Mapping

The rms brightness temperature is related to the point source sensitivity by

$$\delta T_m = \frac{\rho \lambda^{2}}{ \theta _{1} \theta _{2} } \delta S$$ (2)

where $\lambda$ is the wavelength in millimeters, $\theta _1$ and $\theta _2$ are the beam major and minor axis in arcseconds, $\delta S$ is the point source sensitivity in Jy, and $\rho \simeq 15$ for untapered maps with natural weighting.

For a typical experiment with configuration BC or CD, tracking the source for 8 hours (but spending 2 hours on calibration) on each configuration, we obtain $\delta T_{BC}$ = 0.17 K and $\delta T_{CD}$= 0.07 K, for 0.625 MHz channel spacing with the spectral correlator, with the same assumptions as above at 90 GHz. The factor $\rho$ is increased by uniform weighting and tapering: the amount depends on the uv-coverage and on the phase noise as a function of baseline lengths (1 to 3), but tapering also increases the synthesized beam size.

An equivalent way to look at noise in a map is by comparison to the single-dish sensitivity (given here for position switching)

$$\delta T_s = \frac{2 T_{sys}}{\eta _{c} \sqrt{\delta\nu \delta t}}$$ (3)

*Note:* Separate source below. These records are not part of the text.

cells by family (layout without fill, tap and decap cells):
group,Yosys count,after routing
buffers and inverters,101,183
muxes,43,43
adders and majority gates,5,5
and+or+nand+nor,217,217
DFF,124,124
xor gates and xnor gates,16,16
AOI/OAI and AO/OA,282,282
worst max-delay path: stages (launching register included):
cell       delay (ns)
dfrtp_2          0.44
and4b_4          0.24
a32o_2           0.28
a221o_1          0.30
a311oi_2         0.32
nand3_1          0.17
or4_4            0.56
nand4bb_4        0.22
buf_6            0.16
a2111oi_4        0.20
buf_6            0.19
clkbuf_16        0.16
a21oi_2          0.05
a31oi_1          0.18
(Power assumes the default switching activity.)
<file path="config.mk">
export PLATFORM = sky130hd
export DESIGN_NAME = uart_tx_framer
export DESIGN_NICKNAME = d
export VERILOG_FILES = /design/src/rtl/uart_tx_framer.sv
export SDC_FILE = /design/constraint.sdc
export NUM_CORES = 1
export LEC_CHECK = 0
export CAP_MARGIN = 20
export CELL_PAD_IN_SITES_DETAIL_PLACEMENT = 0
export CELL_PAD_IN_SITES_GLOBAL_PLACEMENT = 1
export CORE_UTILIZATION = 40
export DETAILED_ROUTE_END_ITERATION = 8
export PLACE_DENSITY_LB_ADDON = 0.05
export SLEW_MARGIN = 10
export SYNTH_ARGS = -nofsm -noshare
export SYNTH_HDL_FRONTEND = slang
export SYNTH_SLANG_ARGS = --single-unit
</file>
<file path="constraint.sdc">
create_clock -name CLK_I -period 4.8 [get_ports CLK_I]
set_clock_uncertainty 0.2 [all_clocks]
set_input_delay 0.72 -clock CLK_I [delete_from_list [all_inputs] [get_ports CLK_I]]
set_output_delay 0.72 -clock CLK_I [all_outputs]
set_load 0.03 [all_outputs]
</file>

which is typically $\delta T_s = 6$ mK in one hour (for a channel spacing of 0.625 MHz).

The mapping sensitivity is roughly related to $\delta T_s$ by

$$\delta T_m = \frac{B^2}{(\theta _1 \theta _2)} \frac{\delta T_s} {\eta _{j} \eta _{p} \sqrt{N(N-1)} }$$ (4)

where B the size of the antenna primary beam. Then $\delta T_{CD} = 40 \delta T_s$, $\delta T_{BC} = 100 \delta T_s$, and $\delta T_{AB} = 190 \delta T_s$. In practice, a source that is well detected but unresolved at the 30-m telescope can be imaged at the Plateau de Bure interferometer.